### INPUT
---*---

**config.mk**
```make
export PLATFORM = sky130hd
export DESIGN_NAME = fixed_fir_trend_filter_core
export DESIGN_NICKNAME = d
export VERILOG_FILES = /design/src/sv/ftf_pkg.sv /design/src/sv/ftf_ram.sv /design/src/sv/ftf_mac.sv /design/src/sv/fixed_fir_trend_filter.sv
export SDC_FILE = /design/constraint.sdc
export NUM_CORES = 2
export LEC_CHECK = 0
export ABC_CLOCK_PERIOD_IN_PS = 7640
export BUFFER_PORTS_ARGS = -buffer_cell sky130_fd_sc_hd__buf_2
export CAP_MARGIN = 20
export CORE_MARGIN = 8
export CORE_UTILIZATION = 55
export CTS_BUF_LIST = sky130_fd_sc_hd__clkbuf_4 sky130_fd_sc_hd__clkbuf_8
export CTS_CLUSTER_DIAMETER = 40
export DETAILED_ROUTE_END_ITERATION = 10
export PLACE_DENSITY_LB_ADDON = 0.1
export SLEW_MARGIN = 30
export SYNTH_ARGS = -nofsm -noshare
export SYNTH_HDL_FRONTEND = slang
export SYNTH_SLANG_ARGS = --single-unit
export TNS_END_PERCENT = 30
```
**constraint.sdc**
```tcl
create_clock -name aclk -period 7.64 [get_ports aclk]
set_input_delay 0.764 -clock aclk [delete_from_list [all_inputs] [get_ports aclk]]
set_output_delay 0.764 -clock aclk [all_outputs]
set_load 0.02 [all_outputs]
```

---*---

Restate the listing in full, preserving every word.

**config.mk**
```make
export PLATFORM = sky130hd
export DESIGN_NAME = fixed_fir_trend_filter_core
export DESIGN_NICKNAME = d
export VERILOG_FILES = /design/src/sv/ftf_pkg.sv /design/src/sv/ftf_ram.sv /design/src/sv/ftf_mac.sv /design/src/sv/fixed_fir_trend_filter.sv
export SDC_FILE = /design/constraint.sdc
export NUM_CORES = 2
export LEC_CHECK = 0
export ABC_CLOCK_PERIOD_IN_PS = 7640
export BUFFER_PORTS_ARGS = -buffer_cell sky130_fd_sc_hd__buf_2
export CAP_MARGIN = 20
export CORE_MARGIN = 8
export CORE_UTILIZATION = 55
export CTS_BUF_LIST = sky130_fd_sc_hd__clkbuf_4 sky130_fd_sc_hd__clkbuf_8
export CTS_CLUSTER_DIAMETER = 40
export DETAILED_ROUTE_END_ITERATION = 10
export PLACE_DENSITY_LB_ADDON = 0.1
export SLEW_MARGIN = 30
export SYNTH_ARGS = -nofsm -noshare
export SYNTH_HDL_FRONTEND = slang
export SYNTH_SLANG_ARGS = --single-unit
export TNS_END_PERCENT = 30
```
**constraint.sdc**
```tcl
create_clock -name aclk -period 7.64 [get_ports aclk]
set_input_delay 0.764 -clock aclk [delete_from_list [all_inputs] [get_ports aclk]]
set_output_delay 0.764 -clock aclk [all_outputs]
set_load 0.02 [all_outputs]
```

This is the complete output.